Sources say Adobe projects sales of 32 million seats of the new version, up from 25M of Acrobat 8 and 14.5M of version 7Adobe will unveil the next Acrobat — which will be called Acrobat 9 — Monday morning, sources say.
A new Windows version called "Pro Extended" will replace the high-end Acrobat 3D, adding more multimedia capabilities and other features beyond 3D mapping, while Standard and Pro remain the choices most Acrobat users will purchase. Mac users get Pro, and that's it.
The company estimates that it will license 32 million units of the new Acrobat, up from 25 million from the last version and almost tripling the 11 million units it sold of Acrobat 6, released five years ago.
Adobe shortened the "Professional" version's name to "Pro" on the Mac and Windows side for Acrobat 9; a Standard version, as with Acrobat 8, remains available to Windows users, and integrates AcroForms functions (form design previously reserved for Pro) as well as Reader-enabled forms, previously a Pro-only function that — prior to Acrobat 8 only was available as part of a $75,000 enterprise-class LiveCycle product.
Acrobat Windows Pro Extended rolls in functions from the previous Acrobat 3D, as well as video-to-Flash conversion. It also includes Adobe Presenter 7, an authoring tool for building Flash presentations that can stand alone, be exported to PDF, or be integrated with Adobe's online webinar app, Connect Pro.
Flash is also integrated into Acrobat Pro Extended in the form of the ability to include Flash widgets in PDFs that can go to the web or other sources to update the documents' information — charts, price lists, blog content, spreadsheets, etc. This feature can turn PDF files themselves into little rich-internet apps that channel content as the document author directs them. It also gives end users an ability to chat live as well as register real-time comment via a new Acrobat.com site.
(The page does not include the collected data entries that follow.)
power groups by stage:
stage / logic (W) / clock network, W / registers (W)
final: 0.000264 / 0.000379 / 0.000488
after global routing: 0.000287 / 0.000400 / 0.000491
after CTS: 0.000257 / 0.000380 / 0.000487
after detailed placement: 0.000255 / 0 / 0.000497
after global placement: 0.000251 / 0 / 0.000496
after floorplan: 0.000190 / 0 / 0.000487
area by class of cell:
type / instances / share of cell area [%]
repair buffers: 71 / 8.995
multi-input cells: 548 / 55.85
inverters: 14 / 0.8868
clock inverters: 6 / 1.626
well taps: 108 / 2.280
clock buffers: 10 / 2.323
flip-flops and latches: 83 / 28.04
**src/rtl/hog_pkg.sv**
```systemverilog
`default_nettype none
// ============================================================================
// Module   : hog_pkg
// Purpose  : Shared types for the hog neighbourhood streamer.
// Revision : 1.0 - initial release
// ============================================================================
package hog_pkg;

    localparam int HOG_PIX_W = 8;

    typedef struct packed {
        logic [HOG_PIX_W-1:0] top;
        logic [HOG_PIX_W-1:0] bot;
        logic [HOG_PIX_W-1:0] left;
        logic [HOG_PIX_W-1:0] right;
    } nbr_t;

    typedef enum logic [0:0] {
        ST_RUN   = 1'b0,
        ST_FLUSH = 1'b1
    } state_t;

endpackage
`default_nettype wire

```
**src/rtl/pix_delay_line.sv**
```systemverilog
`default_nettype none
// ============================================================================
// Module   : pix_delay_line
// Purpose  : DEPTH-entry pixel shift register exposing the three neighbour
//            taps {top, left, right} at depths DEPTH, DEPTH/2+1, DEPTH/2-1.
// Revision : 1.0 - initial release
// ============================================================================
module pix_delay_line #(
    parameter int PIX_W = 8,
    parameter int DEPTH = 8
) (
    input  logic                  clk,
    input  logic                  en,
    input  logic [PIX_W-1:0]      din,
    output logic [2:0][PIX_W-1:0] taps
);

    logic [DEPTH-1:0][PIX_W-1:0] r_sr;

    // Contents are deliberately not reset; the top level never emits stale taps.
    always_ff @(posedge clk) begin
        if (en) begin
            r_sr <= {r_sr[DEPTH-2:0], din};
        end
    end

    assign taps = {r_sr[DEPTH-1], r_sr[DEPTH/2], r_sr[DEPTH/2-2]};

endmodule
`default_nettype wire

```
**src/rtl/hog_nbr_gen.sv**
```systemverilog
`default_nettype none
// ============================================================================
// Module   : hog_nbr_gen
// Purpose  : Raster stream to {top, bot, left, right} neighbour words for hog.
//            Define HOG_ZERO_PAD_EN for zero-padded borders with a line flush.
// Revision : 1.0 - initial release
// ============================================================================
module hog_nbr_gen
    import hog_pkg::*;
#(
    parameter int PIX_W = HOG_PIX_W,
    parameter int IMG_W = 64,
    parameter int IMG_H = 128
) (
    input  logic               clk,
    input  logic               rst,
    input  logic               i_valid,
    input  logic [PIX_W-1:0]   i_pix,
    output logic               i_ready,
    output logic               o_valid,
    output logic [4*PIX_W-1:0] o_data
);

    localparam int c_CW    = $clog2(IMG_W);
    localparam int c_RW    = $clog2(IMG_H);
    localparam int c_DEPTH = 2 * IMG_W;
    localparam logic [c_CW-1:0] c_COL_LAST = c_CW'(IMG_W - 1);
    localparam logic [c_RW-1:0] c_ROW_LAST = c_RW'(IMG_H - 1);

    logic [c_CW-1:0]          r_col;
    logic [c_RW-1:0]          r_row;
    logic                     r_valid;
    logic [4*PIX_W-1:0]       r_data;
    logic                     w_accept;
    logic                     w_shift;
    logic                     w_emit;
    logic                     w_col_last;
    logic                     w_row_last;
    logic [PIX_W-1:0]         w_din;
    logic [PIX_W-1:0]         w_top;
    logic [PIX_W-1:0]         w_bot;
    logic [PIX_W-1:0]         w_left;
    logic [PIX_W-1:0]         w_right;
    logic [2:0][PIX_W-1:0]    w_taps;

    assign w_accept   = i_valid & i_ready;
    assign w_col_last = (r_col == c_COL_LAST);
    assign w_row_last = (r_row == c_ROW_LAST);

    pix_delay_line #(
        .PIX_W (PIX_W),
        .DEPTH (c_DEPTH)
    ) u_delay (
        .clk  (clk),
        .en   (w_shift),
        .din  (w_din),
        .taps (w_taps)
    );

`ifdef HOG_ZERO_PAD_EN
    localparam logic [c_RW-1:0] c_ROW_ONE = c_RW'(1);

    state_t r_state;
    state_t w_state_nxt;
    logic   w_flush;

    always_ff @(posedge clk) begin
        if (!rst) begin
            r_state <= ST_RUN;
        end else begin
            r_state <= w_state_nxt;
        end
    end

    // FLUSH replays the bottom row's centres using col as its cycle counter.
    always_comb begin
        w_state_nxt = r_state;
        w_flush     = 1'b0;
        case (r_state)
            ST_RUN: begin
                if (w_accept && w_row_last && w_col_last) begin
                    w_state_nxt = ST_FLUSH;
                end
            end
            ST_FLUSH: begin
                w_flush = 1'b1;
                if (w_col_last) begin
                    w_state_nxt = ST_RUN;
                end
            end
            default: w_state_nxt = ST_RUN;
        endcase
    end

    assign i_ready = (r_state == ST_RUN);
    assign w_shift = w_accept | w_flush;
    assign w_din   = w_flush ? '0 : i_pix;
    assign w_emit  = w_flush | (w_accept & (r_row != '0));
    assign w_top   = (r_row == c_ROW_ONE) ? '0 : w_taps[2];
    assign w_bot   = w_din;
    assign w_left  = (r_col == '0) ? '0 : w_taps[1];
    assign w_right = w_col_last ? '0 : w_taps[0];
`else
    localparam logic [c_RW-1:0] c_ROW_FIRST_EMIT = c_RW'(2);

    assign i_ready = 1'b1;
    assign w_shift = w_accept;
    assign w_din   = i_pix;
    assign w_emit  = w_accept && (r_row >= c_ROW_FIRST_EMIT) && (r_col != '0) && !w_col_last;
    assign w_top   = w_taps[2];
    assign w_bot   = i_pix;
    assign w_left  = w_taps[1];
    assign w_right = w_taps[0];
`endif

    // Row only advances on real pixels; flush cycles step col alone.
    always_ff @(posedge clk) begin
        if (!rst) begin
            r_col <= '0;
            r_row <= '0;
        end else if (w_shift) begin
            if (w_col_last) begin
                r_col <= '0;
                if (w_accept) begin
                    r_row <= w_row_last ? '0 : r_row + c_RW'(1);
                end
            end else begin
                r_col <= r_col + c_CW'(1);
            end
        end
    end

    always_ff @(posedge clk) begin
        if (!rst) begin
            r_valid <= 1'b0;
            r_data  <= '0;
        end else begin
            r_valid <= w_emit;
            if (w_emit) begin
                r_data <= {w_top, w_bot, w_left, w_right};
            end
        end
    end

    assign o_valid = r_valid;
    assign o_data  = r_data;

endmodule
`default_nettype wire

```
**config.mk**
```make
export PLATFORM = sky130hd
export DESIGN_NAME = hog_nbr_gen
export DESIGN_NICKNAME = d
export VERILOG_FILES = /design/src/rtl/hog_pkg.sv /design/src/rtl/pix_delay_line.sv /design/src/rtl/hog_nbr_gen.sv
export SDC_FILE = /design/constraint.sdc
export NUM_CORES = 1
export LEC_CHECK = 0
export CAP_MARGIN = 20
export CORE_ASPECT_RATIO = 1.1
export CORE_MARGIN = 1
export CORE_UTILIZATION = 40
export DETAILED_ROUTE_END_ITERATION = 8
export GPL_ROUTABILITY_DRIVEN = 1
export PLACE_DENSITY = 0.56
export SLEW_MARGIN = 10
export SYNTH_ARGS = -nofsm -noshare
export SYNTH_HDL_FRONTEND = slang
export SYNTH_SLANG_ARGS = --single-unit
```
**constraint.sdc**
```tcl
create_clock -name clk -period 1.7 [get_ports clk]
set_input_delay 0.34 -clock clk [delete_from_list [all_inputs] [get_ports clk]]
set_output_delay 0.34 -clock clk [all_outputs]
set_load 0.02 [all_outputs]
```
# After elaboration in Yosys (flattened, before gate mapping)
# Index checks and enable logic that the tools add are counted.
dict set report totals {
  ff_bits 1070
  elab_cells 145
}
dict set report classes {
  muxes 2
  magnitude_cmp 1
  add_sub_neg 2
  reduce_logical 6
  eq_ne 2
}
# op count
set ops {}
lappend ops {{adder 7 x 1 -> 7 bit (second input constant)} 1}
lappend ops {{== test 7 bit (second input constant)} 1}
lappend ops {{greater-or-equal comparator 7 x 2 -> 1 bit (second input constant)} 1}
lappend ops {{two-way mux 7 bit} 1}
lappend ops {{adder 6 x 1 -> 6 bit (second input constant)} 1}
lappend ops {{== test 6 bit (second input constant)} 1}
lappend ops {{two-way mux 6 bit} 1}
lappend ops {{nonzero test 6 bit} 1}
lappend ops {{logical AND 1 bit} 3}
lappend ops {{AND reduction 2 bit} 1}
lappend ops {{zero test 1 bit} 1}

# Logic depth before layout (Yosys ltp)
dict set report logic_depth {
  word_depth 4
  ltp_mapped 7
}

# By module
# A second synthesis with hierarchy kept.
dict set report unflattened {
  cells_unflattened 1269
  area_unflattened_um2 32894.0
}
# module seq_area_each_um2 cells_each n_inst area_each_um2
set modules_own_cells {}
lappend modules_own_cells {pix_delay_line 30749.5 1048 1 30929.7}
lappend modules_own_cells {hog_nbr_gen 920.9 221 1 1964.4}

# Worst setup path after synthesis
# Ideal clock, no wire load.
dict set report synth_path {
  kind {reg2reg}
  from {register r_row[0]}
  to {register r_valid (netlist: o_valid)}
  setup_slack_ps -27
  n_path_buf 1
  stages_incl_launch_ff 8
  arrival_time_ps 1612
  cell_sequence {dfxtp_1 -> inv_1 -> ha_1 -> or4_4 -> nor4_4 -> a211oi_4 -> buf_6 -> and2_1}
}
dict set report synth_between {
  elab_chain_cells 4
}
# element line_no
set synth_lines {}
lappend synth_lines {{start, declared} hog_nbr_gen.sv:31} ;# logic [c_RW-1:0] r_row;
lappend synth_lines {{start signal, assigned} hog_nbr_gen.sv:125} ;# r_row <= w_row_last ? '0 : r_row + c_RW'(1);
lappend synth_lines {{greater-or-equal comparator 7 x 2 -> 1 bit} hog_nbr_gen.sv:109} ;# assign w_emit = w_accept && (r_row >= c_ROW_FIRST_EMIT) && (r_col != '0) && !w_col_last;
lappend synth_lines {{logical AND 1 bit (3 in series)} hog_nbr_gen.sv:109}
lappend synth_lines {{end signal, assigned} hog_nbr_gen.sv:138} ;# r_valid <= w_emit;
lappend synth_lines {{end, declared} hog_nbr_gen.sv:32} ;# logic r_valid;
# Every way passes these cells.
# A chain may end at the register's enable or synchronous reset.

# Worst setup path after layout
dict set report layout_path {
  from {register r_row[0]}
  to {register r_data[7] (netlist: o_data[7])}
}
dict set report layout_between {
  elab_chain_cells 4
}
# element line_no
set layout_lines {}
lappend layout_lines {{greater-or-equal comparator 7 x 2 -> 1 bit} hog_nbr_gen.sv:109}
lappend layout_lines {{logical AND 1 bit (3 in series)} hog_nbr_gen.sv:109}
lappend layout_lines {{end signal, assigned} hog_nbr_gen.sv:140} ;# r_data <= {w_top, w_bot, w_left, w_right};
lappend layout_lines {{end, declared} hog_nbr_gen.sv:33} ;# logic [4*PIX_W-1:0] r_data;
# Every way passes these cells.

==> results.tsv <==
metric	value	unit
wire length per cell	15.0	µm
CTS buffer count	102	
synthesized area	32800	µm²
antenna violation net count after detailed routing	0	
H-Tree Depth	3	
critical path depth	8	
Slew headroom	63.7	%
quantity of I/O buffers inserted on ports	43	
initial antenna violation count	0	
# clock sinks	1070	
vias in the first global route	11500	
Clock Pin Slew Worst Setup and Hold Paths	0.06	ns
layout cells sized above 1	14.4	%
VDD IR-drop max	0.771	mV
PwrDens	1380	nW/µm²
Via density	4.49	
DR vias	11500	
Clock Tree Buf Depth	3	
end-of-flow core utilization	47.5	%
failing checks	DRC, setup timing	
post-synthesis async set-or-reset flop share	0	%
post-route clock period utilization	107	%
Hold Crit Depth	1	
Synth Net Count	1259	
post-route setup TNS	-2.86	ns
chip height	302	µm
Post-Synthesis Mean Instance Area	26.3	µm²
Arr. time, crit path	2.36	ns
area post-placement	35100	µm²
# setup viols final	33	
Worst path slowest cell	or4_4	
WP data required	2.25	ns
Crit path max-delay family	simple AND/OR/NAND/NOR gates	
WL final	38.6	mm
core area	80700	µm²
global route total overflow	0	
fin cells	2570	
Row Count	109	
Setup CP Type	reg -> reg	
Syn-to-layout area delta	17.0	%
drt initial violations	1077	
setup ws final	-0.115	ns
crit path max fanout	10	
Ant. Diodes	0	
DRC	3	
status	complete, but fails checks	
Critical Path Max Stage Delay	0.43	ns
pin count of the biggest net entering global routing	113	
Hold Vio Cnt, Final	0	
nets	1445	
min cycle time layout	1.81	ns
Cells after Synth	1244	
dpl cells	2377	
Yosys Warn Count	0	
die width	275	µm
total track usage	9.41	%
Final GP Congestion	0.692	
Synth cell types	33	
Initial Utilization	40.6	%
sequential area share after synthesis	96.7	%
CTS tree	yes	
Fmax	551	MHz
first-pass GRT wire length	62.6	mm
EDFF count, synth	1024	
Critical Path End Type	register	
Clock Skew	0.0206	ns
crit-path cells	inv_2, ha_2, or4_4, nor4_4, a211oi_4, buf_6, buf_12, mux2i_1	
design area	38300	µm²
LEAKAGE	0.0129	µW
router iterations before antenna repair	7	
Max-Cap Viols	0	
Die ar.	83100	µm²
#FFs+latches synth	1070	
Root Buffer	clkbuf_16	
Least-Margin Pin Slew	0.545	ns
Slew Limit Fails	0	
Top FF cell, synth	edfxtp_1	
Top Ports	45	
R2R cell count	8	
Worst-Skew Late Latency	0.64	ns
RSZ-0062 raised after global routing	true	
Critical Path Source Type	register	
CP bufs+invs	3	
Post-DP HPWL	17.6	mm
worst hold path class	in -> reg	
path summary, 6_finish.rpt:
path,startpoint,to,slack (ns)
max reg2reg,r_row[0],o_data[7],-0.11
min reg2reg,u_delay.r_sr[645],u_delay.r_sr[653],0.40
max,r_row[0],o_data[7],-0.11
min,i_valid,u_delay.r_sr[307],0.06
through the flow:
step                      worst slack [ns]  total power, µW  hold WS (ns)
final                               -0.115            52800        0.0585
after global routing                -0.170            54800       0.00451
after CTS                           -0.124            53700       0.00110
after detailed placement            -0.135            32100         0.405
after global placement             -0.0881            32100         0.400
after floorplan                    -0.0265            31300         0.400
worst register-to-register path, delay by kind of cell (launching register included):
kind	cells	cell delay, ns
and+or+nand+nor	2	0.64
buffers and inverters	3	0.36
DFF	1	0.33
muxes	1	0.17
adders and majority gates	1	0.16
AOI/OAI and AO/OA	1	0.07
registers in the layout, indices dropped and copies added, names as in the netlist:
signal	flops
u_delay.taps	24
o_data	32
u_delay.r_sr	1000
o_valid	1
r_col	6
r_row	7
cell usage in the layout (no fill, tap or decap), drive strengths merged, types with 8 or more instances in the layout:
master         synthesis  final
edfxtp              1024   1024
clkbuf                 9    162
nand2                 71     71
buf                    4     53
dfxtp                 46     46
mux2i                 33     33
clkinv                 0     25
clkdlybuf4s15          0     17
dlygate4sd2            0     10
clkdlybuf4s50          0      8
and2                   8      8
cells by family (layout without fill, tap and decap cells):
family | after synthesis | count (layout) | synth area share [%]
buffers and inverters | 16 | 288 | 0.263
other | 1 | 1 | 0.0114
DFF | 1070 | 1070 | 96.7
AOI/OAI and AO/OA | 7 | 7 | 0.210
and+or+nand+nor | 105 | 105 | 1.49
xor gates and xnor gates | 8 | 8 | 0.214
muxes | 33 | 33 | 1.01
adders and majority gates | 4 | 4 | 0.153
what timing repair did:
action,CTS,global route
pin swaps,0,2
hold buffers,0,0
gates cloned,0,1
hold endpoints to repair,0,0
setup endpoints to repair,66,49
buffers inserted,0,2
resized for setup,59,24
cells in the mapped netlist (2+ instances only):
master	count	share of area, %
nand4_1	4	0.076
dfxtp_1	46	2.8
inv_1	3	0.034
xor2_1	3	0.080
clkbuf_1	9	0.10
nor2_1	6	0.069
nor2b_1	2	0.038
and2_1	8	0.15
buf_6	3	0.10
xnor2_1	5	0.13
nand2_1	71	0.81
edfxtp_1	1024	94
ha_1	4	0.15
mux2i_1	33	1.0
nand3_1	5	0.076
layout make-up:
cell class | instances | area (µm²)
fillers | 6488 | 42400
flip-flops and latches | 1070 | 31700
repair buffers | 95 | 1110
multi-input cells | 158 | 1030
clock buffers | 155 | 2870
well taps | 1054 | 1320
inverters | 3 | 11.3
clock inverters | 35 | 313
power by group:
group          switching, µW  total, µW  internal [µW]
clock network           9060      21200          12200
registers                393      30900          30500
logic                    532        715            184
total                   9980      52800          42800
per-layer routing:
layer / up-vias / global-route usage (%) / share of wire, %
li1: 5308 / - / -
met1: 5937 / 14.8 / 52
met2: 196 / 12.4 / 41
met3: 96 / 2.48 / 3.9
met4: 0 / 3.84 / 3.3
met5: - / 0 / 0
Power figures use the tool's default switching activity.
As previously reported on PDFzone, this appears to be part of a larger Adobe online document sharing and revision/collaboration push. Adobe also makes a priority of streamlining forms creation in Acrobat 9, as well as adding rudimentary data collection and processing from forms created in Acrobat.
Also, in contrast to information previously leaked to PDFzone, the document compare feature in Acrobat 9 is upgraded considerably from previous versions — it works much like Microsoft Word's "Track Changes" revisions feature, except that it works pixel by pixel, not just word-by-word.
Sources also say that both Reader and Acrobat 9 will launch three times faster than version 8. Speeding up that process has been a priority for Adobe in the last few versions. Slow launch times were Acrobat's Achilles' heel earlier this decade, as plugins took interminable times to load. Adobe has worked around those issues by reducing plug-in issues as well as making interaction with Adobe's web site less frequent and obtrusive.